**TASK BRIEF:**
In the data below, work out how many lines include the string "bits". Only the number should be given.

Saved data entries
==================================================
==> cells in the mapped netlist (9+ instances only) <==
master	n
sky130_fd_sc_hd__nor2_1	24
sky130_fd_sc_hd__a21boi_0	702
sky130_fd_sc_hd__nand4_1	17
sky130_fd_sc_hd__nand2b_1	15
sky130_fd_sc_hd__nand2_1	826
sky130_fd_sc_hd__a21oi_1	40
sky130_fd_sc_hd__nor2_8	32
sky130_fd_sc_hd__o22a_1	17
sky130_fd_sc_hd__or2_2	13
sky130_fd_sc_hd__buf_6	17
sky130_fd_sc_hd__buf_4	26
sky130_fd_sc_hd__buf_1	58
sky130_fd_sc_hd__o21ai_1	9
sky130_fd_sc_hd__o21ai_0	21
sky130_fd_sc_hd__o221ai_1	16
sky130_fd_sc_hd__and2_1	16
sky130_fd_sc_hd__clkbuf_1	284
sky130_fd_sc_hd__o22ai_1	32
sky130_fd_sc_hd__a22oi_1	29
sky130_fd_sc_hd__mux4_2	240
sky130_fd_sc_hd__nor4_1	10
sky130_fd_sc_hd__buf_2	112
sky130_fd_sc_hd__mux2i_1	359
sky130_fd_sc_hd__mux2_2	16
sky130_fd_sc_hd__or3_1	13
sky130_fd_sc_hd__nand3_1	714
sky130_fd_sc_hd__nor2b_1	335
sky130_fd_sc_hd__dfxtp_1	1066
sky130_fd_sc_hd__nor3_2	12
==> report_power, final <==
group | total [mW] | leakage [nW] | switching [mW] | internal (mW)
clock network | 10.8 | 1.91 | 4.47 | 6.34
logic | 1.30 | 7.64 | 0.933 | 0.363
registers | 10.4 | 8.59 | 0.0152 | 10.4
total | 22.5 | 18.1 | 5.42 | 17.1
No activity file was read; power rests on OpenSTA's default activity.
--- config.mk ---
export PLATFORM = sky130hd
export DESIGN_NAME = supply_supervisor_watchdog_reset
export DESIGN_NICKNAME = d
export VERILOG_FILES = /design/src/inc/supervisor_pkg.sv /design/src/design/pushbutton_debounce.sv /design/src/design/supply_supervisor_watchdog_reset.sv
export SDC_FILE = /design/constraint.sdc
export NUM_CORES = 1
export LEC_CHECK = 0
export ABC_CLOCK_PERIOD_IN_PS = 8000
export BUFFER_PORTS_ARGS = -buffer_cell sky130_fd_sc_hd__buf_4
export CAP_MARGIN = 10
export CORE_MARGIN = 4
export CORE_UTILIZATION = 58
export CTS_BUF_LIST = sky130_fd_sc_hd__clkbuf_8
export DETAILED_ROUTE_END_ITERATION = 10
export PLACE_DENSITY = 0.87
export REMOVE_ABC_BUFFERS = 1
export SLEW_MARGIN = 10
export SYNTH_ARGS = -nofsm -noshare
export SYNTH_HDL_FRONTEND = slang
export SYNTH_SLANG_ARGS = --single-unit
--- constraint.sdc ---
create_clock -name clock -period 8 [get_ports clock]
set_input_delay 1.2 -clock clock [delete_from_list [all_inputs] [get_ports clock]]
set_output_delay 1.2 -clock clock [all_outputs]
set_load 0.005 [all_outputs]
--- src/inc/supervisor_pkg.sv ---
// package: constants for the supply supervisor with watchdog and reset stretch
// Operation
// - active-low reset output is open-drain, pulls only
// - active-high push-pull reset is inverse of active-low
// - undervoltage asserts both; margin input picks 10%/5%
// - hold resets 250ms after undervoltage clears, incl. power-up
// - resets stay asserted while supply stays low
// - debounced manual low asserts both resets
// - hold resets 250ms after the debounced release, which comes 19ms after manual input returns high
// - manual low pulses over 20ms always recognised
// - timeout select: ground 150ms, open 610ms, supply 1200ms
// - no strobe falling edge before timeout asserts resets
// - strobe pulses of 20ns are detected
// - strobe ignored while reset is asserted
// - watchdog cannot be disabled; only falling edge restarts
package supervisor_pkg;
    // clock and time base
    localparam int unsigned CLOCK_HZ = 100_000_000;
    localparam int unsigned TICK_US = 1000;
    localparam int unsigned TICK_CYCLES = CLOCK_HZ / 1_000_000 * TICK_US;
    localparam int TICK_W = 17;
    // interval counts in 1 ms ticks
    localparam int CNT_W = 11;
    localparam int unsigned STRETCH_MS = 250;
    localparam logic [CNT_W-1:0] STRETCH_TICKS = CNT_W'(STRETCH_MS + 1);
    localparam int unsigned PB_MIN_LOW_MS = 20;
    localparam logic [CNT_W-1:0] PB_TICKS = CNT_W'(PB_MIN_LOW_MS - 1);
    localparam int unsigned WD_GND_MS = 150;
    localparam int unsigned WD_OPEN_MS = 610;
    localparam int unsigned WD_VCC_MS = 1200;
    localparam logic [CNT_W-1:0] WD_GND_TICKS = CNT_W'(WD_GND_MS);
    localparam logic [CNT_W-1:0] WD_OPEN_TICKS = CNT_W'(WD_OPEN_MS);
    localparam logic [CNT_W-1:0] WD_VCC_TICKS = CNT_W'(WD_VCC_MS);
    // three-level timeout select coding
    localparam logic [1:0] TD_GND = 2'h0;
    localparam logic [1:0] TD_OPEN = 2'h1;
    localparam logic [1:0] TD_VCC = 2'h2;
    // register byte offsets
    localparam logic [7:0] CTRL_OFS = 8'h00;
    localparam logic [7:0] STATUS_OFS = 8'h04;
    localparam logic [7:0] WDCOUNT_OFS = 8'h08;
    // control fields
    localparam int CTRL_SOFT_RESET_BIT = 0;
    // status fields
    localparam int ST_RESET_ACTIVE_BIT = 0;
    localparam int ST_SUPPLY_LOW_BIT = 1;
    localparam int ST_PB_PRESSED_BIT = 2;
    localparam int ST_MARGIN_BIT = 3;
    localparam int ST_PIN_LEVEL_BIT = 4;
    localparam int ST_TD_LSB = 8;
    localparam int ST_STATE_LSB = 12;
    // reset values
    localparam logic [31:0] RDATA_RESET = 32'h0000_0000;
    localparam logic [CNT_W-1:0] CNT_RESET = 11'h000;
    // supervisor states, one-hot
    typedef enum logic [2:0] {
        SV_HOLD = 3'h1,
        SV_STRETCH = 3'h2,
        SV_RUN = 3'h4
    } sv_state_e;
endpackage : supervisor_pkg

--- src/design/pushbutton_debounce.sv ---
// module: tick-based debouncer for the manual reset input
`timescale 1ns/100ps
`default_nettype none
module pushbutton_debounce (
    input wire logic clock,
    input wire logic resetn,
    input wire logic tick,
    input wire logic button_n,
    output logic pressed
);
    logic [supervisor_pkg::CNT_W-1:0] low_cnt_reg;
    logic [supervisor_pkg::CNT_W-1:0] high_cnt_reg;
    logic pressed_reg;
    wire low_done = (low_cnt_reg >= supervisor_pkg::PB_TICKS);
    wire high_done = (high_cnt_reg >= supervisor_pkg::PB_TICKS);

    // widen a one-bit increment to the counter width
    function automatic logic [supervisor_pkg::CNT_W-1:0] cnt_inc(input logic inc);
        cnt_inc = {{(supervisor_pkg::CNT_W-1){1'b0}}, inc};
    endfunction : cnt_inc

    // any opposite sample restarts a run, so contact bounce never counts
    always_ff @(posedge clock) begin
        if (!resetn) begin
            low_cnt_reg <= supervisor_pkg::CNT_RESET;
            high_cnt_reg <= supervisor_pkg::CNT_RESET;
        end else begin
            low_cnt_reg <= button_n ? supervisor_pkg::CNT_RESET : low_cnt_reg + cnt_inc(tick && !low_done);
            high_cnt_reg <= !button_n ? supervisor_pkg::CNT_RESET : high_cnt_reg + cnt_inc(tick && !high_done);
        end
    end

    // press after a long low run, release after a long high run
    always_ff @(posedge clock) begin
        if (!resetn) begin
            pressed_reg <= 1'b0;
        end else if (!button_n && low_done) begin
            pressed_reg <= 1'b1;
        end else if (button_n && high_done) begin
            pressed_reg <= 1'b0;
        end
    end

    assign pressed = pressed_reg;
endmodule : pushbutton_debounce
`default_nettype wire

--- src/design/supply_supervisor_watchdog_reset.sv ---
// module: supply supervisor, push-button and watchdog reset generator with AHB-Lite status
`timescale 1ns/100ps
`default_nettype none
module supply_supervisor_watchdog_reset #(
    parameter int unsigned TICK_CYCLES = supervisor_pkg::TICK_CYCLES
) (
    input wire logic clock,
    input wire logic resetn,
    // supply comparator, straps, manual input and watchdog strobe
    input wire logic supply_low,
    input wire logic trip_margin_select,
    input wire logic [1:0] timeout_select,
    input wire logic manual_reset_n,
    input wire logic watchdog_kick_n,
    // reset pins and margin output
    input wire logic reset_n_in,
    output logic reset_n_out,
    output logic reset_n_oe,
    output logic reset_out,
    output logic margin_10pct,
    // AHB-Lite slave
    input wire logic hsel,
    input wire logic [31:0] haddr,
    input wire logic [1:0] htrans,
    input wire logic hwrite,
    input wire logic [2:0] hsize,
    input wire logic [31:0] hwdata,
    input wire logic hready,
    output logic [31:0] hrdata,
    output logic hreadyout,
    output logic hresp
);
    localparam int CW = supervisor_pkg::CNT_W;
    localparam int TW = supervisor_pkg::TICK_W;

    // widen a one-bit increment to the counter width
    function automatic logic [CW-1:0] inc_of(input logic bit_in);
        inc_of = {{(CW-1){1'b0}}, bit_in};
    endfunction : inc_of

    // timeout in ticks for a three-level select code
    function automatic logic [CW-1:0] wd_limit_of(input logic [1:0] sel);
        logic [CW-1:0] lim;
        // code 3 has no strap meaning; it falls back to the longest timeout
        lim = supervisor_pkg::WD_VCC_TICKS;
        if (sel == supervisor_pkg::TD_GND) begin
            lim = supervisor_pkg::WD_GND_TICKS;
        end else if (sel == supervisor_pkg::TD_OPEN) begin
            lim = supervisor_pkg::WD_OPEN_TICKS;
        end
        wd_limit_of = lim;
    endfunction : wd_limit_of

    logic [supervisor_pkg::TICK_W-1:0] div_reg;
    logic tick_reg;
    logic kick_prev_reg;
    logic soft_req_reg;
    // interval counters, all in ms ticks
    logic [CW-1:0] stretch_cnt_reg;
    logic [CW-1:0] wd_cnt_reg;
    logic reset_active_reg;
    logic margin_reg;
    // bus-side registers
    logic wr_pend_reg;
    logic [7:0] wr_addr_reg;
    logic [31:0] hrdata_reg;
    logic hreadyout_reg;
    logic pb_pressed;
    supervisor_pkg::sv_state_e state_reg;
    supervisor_pkg::sv_state_e state_next;

    // free-running 1 ms time base shared by every interval counter
    wire div_wrap = (div_reg == TW'(TICK_CYCLES - 1));

    always_ff @(posedge clock) begin
        if (!resetn) begin
            div_reg <= '0;
            tick_reg <= 1'b0;
        end else begin
            div_reg <= div_wrap ? '0 : div_reg + 1'b1;
            tick_reg <= div_wrap;
        end
    end

    // manual input debouncing lives in its own module
    pushbutton_debounce u_debounce (
        .clock(clock),
        .resetn(resetn),
        .tick(tick_reg),
        .button_n(manual_reset_n),
        .pressed(pb_pressed)
    );

    // strobe edge: two samples suffice since a 20 ns pulse spans two clocks
    wire kick_fall = kick_prev_reg && !watchdog_kick_n;
    wire in_run = (state_reg == supervisor_pkg::SV_RUN);
    wire kick_taken = in_run && kick_fall;
    wire [CW-1:0] wd_limit = wd_limit_of(timeout_select);
    wire wd_expire = in_run && (wd_cnt_reg >= wd_limit);
    wire hold_cause = supply_low || pb_pressed;
    wire pulse_cause = wd_expire || soft_req_reg;
    wire stretch_done = (stretch_cnt_reg >= supervisor_pkg::STRETCH_TICKS);

    always_ff @(posedge clock) begin
        if (!resetn) begin
            kick_prev_reg <= 1'b1;
        end else begin
            kick_prev_reg <= watchdog_kick_n;
        end
    end

    // level causes hold, one-shot causes restart the stretch
    always_comb begin
        state_next = state_reg;
        case (state_reg)
            supervisor_pkg::SV_HOLD: begin
                if (!hold_cause) begin
                    state_next = supervisor_pkg::SV_STRETCH;
                end
            end
            supervisor_pkg::SV_STRETCH: begin
                if (hold_cause) begin
                    state_next = supervisor_pkg::SV_HOLD;
                end else if (stretch_done && !pulse_cause) begin
                    state_next = supervisor_pkg::SV_RUN;
                end
            end
            supervisor_pkg::SV_RUN: begin
                if (hold_cause) begin
                    state_next = supervisor_pkg::SV_HOLD;
                end else if (pulse_cause) begin
                    state_next = supervisor_pkg::SV_STRETCH;
                end
            end
            default: begin
                state_next = supervisor_pkg::SV_HOLD;
            end
        endcase
    end

    // power-up starts in hold so the stretch also covers power-on
    always_ff @(posedge clock) begin
        if (!resetn) begin
            state_reg <= supervisor_pkg::SV_HOLD;
        end else begin
            state_reg <= state_next;
        end
    end

    // stretch count restarts on every new cause, so at least 250 full ticks pass
    wire stretch_keep = (state_reg == supervisor_pkg::SV_STRETCH) && !pulse_cause && !stretch_done;

    always_ff @(posedge clock) begin
        if (!resetn) begin
            stretch_cnt_reg <= supervisor_pkg::CNT_RESET;
        end else if (state_reg != supervisor_pkg::SV_STRETCH || pulse_cause) begin
            stretch_cnt_reg <= supervisor_pkg::CNT_RESET;
        end else begin
            stretch_cnt_reg <= stretch_cnt_reg + inc_of(stretch_keep && tick_reg);
        end
    end

    // watchdog has no enable: it always runs outside reset
    always_ff @(posedge clock) begin
        if (!resetn) begin
            wd_cnt_reg <= supervisor_pkg::CNT_RESET;
        end else if (!in_run || kick_taken) begin
            wd_cnt_reg <= supervisor_pkg::CNT_RESET;
        end else if (!wd_expire) begin
            wd_cnt_reg <= wd_cnt_reg + inc_of(tick_reg);
        end
    end

    // pins: open-drain low side and push-pull inverse share one flop source
    always_ff @(posedge clock) begin
        if (!resetn) begin
            reset_active_reg <= 1'b1;
            margin_reg <= 1'b0;
        end else begin
            reset_active_reg <= (state_next != supervisor_pkg::SV_RUN);
            margin_reg <= trip_margin_select;
        end
    end

    assign reset_n_out = 1'b0;
    assign reset_n_oe = reset_active_reg;
    assign reset_out = reset_active_reg;
    assign margin_10pct = margin_reg;

    // AHB-Lite: zero wait states, always OKAY
    // map: word 0 control, word 1 status, word 2 watchdog count
    // control bit 0 written high restarts the stretch like an expiry would
    // status keeps pin, cause and state bits apart so software can tell why
    // anything outside the three words reads zero and ignores writes
    // byte and halfword accesses are refused the same way, since fields span bytes
    wire addr_phase = hsel && htrans[1] && hready;
    wire [7:0] addr_lo = haddr[7:0];
    wire addr_ctrl = (addr_lo == supervisor_pkg::CTRL_OFS);
    wire addr_status = (addr_lo == supervisor_pkg::STATUS_OFS);
    wire addr_wdcount = (addr_lo == supervisor_pkg::WDCOUNT_OFS);
    wire upper_zero = (haddr[31:8] == 24'h000000) && (hsize == 3'h2);
    wire [31:0] status_word = {16'h0000, 1'b0, state_reg, 1'b0, 1'b0, timeout_select,
        3'h0, reset_n_in, margin_reg, pb_pressed, supply_low, reset_active_reg};
    wire [31:0] rd_mux = !upper_zero ? 32'h0000_0000 :
        addr_ctrl ? {31'h0000_0000, soft_req_reg} :
        addr_status ? status_word :
        addr_wdcount ? {21'h00_0000, wd_cnt_reg} : 32'h0000_0000;
    wire wr_ctrl_hit = wr_pend_reg && (wr_addr_reg == supervisor_pkg::CTRL_OFS);

    // read data captured at the address phase so it stands in the data phase
    always_ff @(posedge clock) begin
        if (!resetn) begin
            hrdata_reg <= supervisor_pkg::RDATA_RESET;
            hreadyout_reg <= 1'b0;
            wr_pend_reg <= 1'b0;
            wr_addr_reg <= 8'h00;
        end else begin
            hreadyout_reg <= 1'b1;
            wr_pend_reg <= addr_phase && hwrite && upper_zero;
            wr_addr_reg <= addr_lo;
            if (addr_phase && !hwrite) begin
                hrdata_reg <= rd_mux;
            end
        end
    end

    // software reset request is a one-cycle pulse into the stretch path
    always_ff @(posedge clock) begin
        if (!resetn) begin
            soft_req_reg <= 1'b0;
        end else begin
            soft_req_reg <= wr_ctrl_hit && hwdata[supervisor_pkg::CTRL_SOFT_RESET_BIT];
        end
    end

    assign hrdata = hrdata_reg;
    assign hreadyout = hreadyout_reg;
    assign hresp = 1'b0;
endmodule : supply_supervisor_watchdog_reset
`default_nettype wire

[Word level (Yosys, flattened, before mapping)]
Index checks and enable logic that the tools add are counted.
W data, S select, Z words.
Operators by class
  add/subtract/negate cells: 5
  multiply operators: 0
  div/mod/pow operators: 0
  magnitude comparators: 4
  equality and inequality tests: 10
  shift operators: 0
  mux-type cells: 15
  bitwise logic cells: 1
  reductions and logical operators: 41
Operators with widths (number)
  $mux W15: 3
  $add A11 B1 Y11: 4
  $mux W11: 3
  $logic_not A24 Y1: 1
  $ge A11 B5 Y1 const B: 2
  $logic_and A1 B1 Y1: 19
  $add A17 B1 Y17 const B: 1
  $eq A17 B17 Y1 const B: 1
  $logic_not A8 Y1: 2
  $mux W3: 5
  $ge A11 B11 Y1: 1
  $ge A11 B8 Y1 const B: 1
  $pmux W3 S3: 1
  $eq A8 B3 Y1 const B: 1
  $eq A8 B4 Y1 const B: 1
  $logic_not A1 Y1: 8
  $reduce_or A2 Y1: 4
  $eq A3 B2 Y1 const B: 2
  $logic_or A1 B1 Y1: 4
  $eq A3 B1 Y1 const B: 1
  $eq A3 B3 Y1 const B: 1
  $mux W1: 3
  $ne A3 B2 Y1 const B: 1
  $ne A3 B3 Y1 const B: 1
  other kinds (5): 5
Word-level totals
  flip-flop bits (word level): 112
  latch bits: 0
  memory bits (writable): 0
  ROM bits: 0
  output and inout bits: 38
  word-level logic and storage cells: 92
  memories: 0

[Depth between registers and ports, before layout]
Gate-level depths: netlist of run 1.
  word-level depth: 12
  depth in mapped cells: 12
  depth with buffers taken out: 10

[By module]
Synthesis of run 1 repeated with hierarchy kept, for this count alone.
Second synthesis, totals
  cells, all modules: 510
  area total of the unflattened synthesis: 4546.9 sq um
Modules (own cells, without submodules)
  supply_supervisor_watchdog_reset: times used 1, cells each 397, area an instance 3519.6 sq um, seq. area each 1421.4 sq um
  pushbutton_debounce: times used 1, cells each 113, area an instance 1027.2 sq um, seq. area each 460.4 sq um

[Worst setup path before layout of run 1]
OpenSTA, ideal clock, no wires.
  path kind: input-to-reg
  start point: in timeout_select[0]
  end point: reg wd_cnt_reg[10]
  library setup time: 70 ps
  arrival time: 3414 ps
  data required time: 7930 ps
  slack: 4515 ps
  stages on the path: 9
  path buffers: 1
  cell sequence: or2_2 -> ha_1 -> nor2b_1 -> a2111oi_4 -> o21ai_1 -> a221o_1 -> buf_6 -> or4_1 -> a21oi_1
Between the ends
  cells in the longest elaborated chain, start to end: 5
  elaborated cells on any way between the ends: 6
  classes of those cells: 1 x order compare; 1 x eq/ne; 2 x mux; 2 x reduce/logical
Ends and longest elaborated chain
  from (decl): RTL line supply_supervisor_watchdog_reset.sv:12  | input wire logic [1:0] timeout_select,
  $eq A2 B1 Y1: RTL line supply_supervisor_watchdog_reset.sv:48  | end else if (sel == supervisor_pkg::TD_OPEN) begin
  $mux W11: RTL line supply_supervisor_watchdog_reset.sv:48
  $mux W11 (*): RTL line supply_supervisor_watchdog_reset.sv:46  | if (sel == supervisor_pkg::TD_GND) begin
  $ge A11 B11 Y1 (*): RTL line supply_supervisor_watchdog_reset.sv:99  | wire wd_expire = in_run && (wd_cnt_reg >= wd_limit);
  $logic_and A1 B1 Y1 (*): RTL line supply_supervisor_watchdog_reset.sv:99
  to (signal assigned): RTL line supply_supervisor_watchdog_reset.sv:166  | wd_cnt_reg <= supervisor_pkg::CNT_RESET;
  to (signal assigned): RTL line supply_supervisor_watchdog_reset.sv:168  | wd_cnt_reg <= supervisor_pkg::CNT_RESET;
  to (signal assigned): RTL line supply_supervisor_watchdog_reset.sv:170  | wd_cnt_reg <= wd_cnt_reg + inc_of(tick_reg);
  to (decl): RTL line supply_supervisor_watchdog_reset.sv:60  | logic [CW-1:0] wd_cnt_reg;
Mark *: on every way between the ends. The rest lies on a longest branch, timed or not.
A chain may end at the register's enable or synchronous reset.

[Final worst setup path of run 1]
  start point: in timeout_select[1]
  end point: reg wd_cnt_reg[5]
The elaborated chain is that of the path after synthesis.

==> flow_summary.ini, run 1 <==
[worst_setup_path]
end_kind = flip-flop
crit_required_ps = 8280
timing.critical_path.from_type = primary input
worstPathArrival_ps = 4080
critPathKind = in -> reg
ff2ff_path_depth = 7
critPathMaxFanout = 22

[drt]
drt-total-wl_mm = 9.14
drc = 0
highest_layer = met4
dr_total_vias = 3611
routed-wl-met2_mm = 4.49
wl_met3_um = 555
drtIter0Drc = 178
route.antenna.remaining_nets = 0
wl_per_cell_um = 14.0
drtPass1Iterations = 4
met1Wirelength_mm = 3.89
routed_via_density = 5.52

[die]
core.rowCount = 31
die_w_um = 94.7
initial_utilization_pct = 59.8
dieArea_um2 = 8970
core_um2 = 7290
die_h_um = 94.7
ioPinCount = 119

[pwr]
combPwrFrac_pct = 5.6
power_density_nw_per_um2 = 171
power_leakage_nw = 1.98
power_frac_clock_pct = 39.3
intPower_mw = 0.675
p_sw_share_pct = 21.7
power_frac_seq_pct = 55.1
vdd_drop_max_mv = 0.120
total_switching_power_mw = 0.187
power_mw = 0.862

[clock_tree]
cts.path.max_buffers = 2
cts_tree = done
clk_latency_ps = 350
cts_post_setup_buffers_inserted = 0
cts_made_buffers = 9
cts.clk_slew.worst_paths_ps = 90
cts_root_buf = clkbuf_8
cts.sinks = 94
cts_resized = 0
htreeDepth = 3
cts_hold_buf = 0

[sta]
worst_pin_slew_ps = 860
fmax_mhz = 263
finalMaxSlewViolations = 0
setup_viol = 0
hold-worst-slack_ps = 425
finalCriticalPeriod_ps = 3800
min_period_over_period_pct = 47.5
slew_headroom_pct = 42.1
fin_tns_setup_ps = 0
finalHoldViolations = 0
skew_ps = 6.12
worst_slack_ps = 4200
rsz0062_at_grt = false

[global_route]
grt.total_usage_pct = 21.0
grt.overflow.total = 0
antenna_found_initial = 0
grt_pass1_wl_mm = 15.2
grt_max_degree = 42
first_global_vias = 3474

[logic_synthesis]
synth_edf_count = 0
async_flop_share_pct = 0
synth_seq_cells = 94
yosys_warnings = 0
synth_area_um2 = 4360
synth_ff_type = dfxtp_1
avgSynthCellArea_um2 = 8.90
seq_area_frac_synth_pct = 43.1
syn_inst = 490
synth.distinct_cells = 44

[place]
routabilityCongestion = 0.796
dp_hpwl_mm = 6.75
pre_cts_ws_ps = 3870
io_buffers = 66
place_inst = 638
place_area_um2 = 4820

[final_layout]
postLayoutCellArea_um2 = 5040
final_common_cell = dfxtp_1
fin_nets = 646
finalCoreUtilization_pct = 69.2
areaGrowthSynthToFinish_pct = 15.6
stdcell_count = 654
drive_above_1_share_pct = 15.5
largest_register_ffs = 17
layout_common_cells = dfxtp_1 (94), buf_4 (66), nor2_1 (50)
num_antenna_cells = 0

[flow_run]
cap_violations = 0

[run_status]
status = complete, no violations

[min_path]
hp-class = reg -> reg
min_path_cells = 1
synth_stat cells, types with 14 or more instances:
cell type	number	area share, %
a21oi_1	23	2.6
dfxtp_1	94	43
nand2_1	30	2.6
and2_1	16	2.3
o21ai_0	15	1.7
xor2_1	24	4.8
buf_4	21	3.6
a22oi_1	14	2.4
nand3_1	26	3.0
nor2_1	50	4.3
ha_1	15	4.3
nor2b_1	20	2.9
critical path, cell delays in order:
cell and delay, ps:
buf_4 120, nor2b_1 480, inv_1 150, ha_1 320
a211o_1 260, a21oi_1 110, o21ai_1 90, a221o_1 600
or4_1 590, a21oi_1 160
cells by family (layout without fill, tap and decap cells):
group	after synthesis	after routing	synth area share, %
buffers and inverters	47	93	6.20
flip-flops	94	94	43.1
multiplexers	3	3	0.688
other	1	20	0.0860
XOR/XNOR	34	34	6.83
adder cells (fa/ha/maj)	15	15	4.30
AND/OR/NAND/NOR	215	215	26.1
AO/OA/AOI/OAI	81	81	12.7
routing by layer:
| layer | track usage [%] | vias to the layer above |
|---|---|---|
| li1 | - | 1807 |
| met1 | 25.2 | 1681 |
| met2 | 36.3 | 101 |
| met3 | 5.18 | 22 |
| met4 | 7.81 | 0 |
| met5 | 0 | - |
==================================================
**PROBLEM SOLUTION:**
6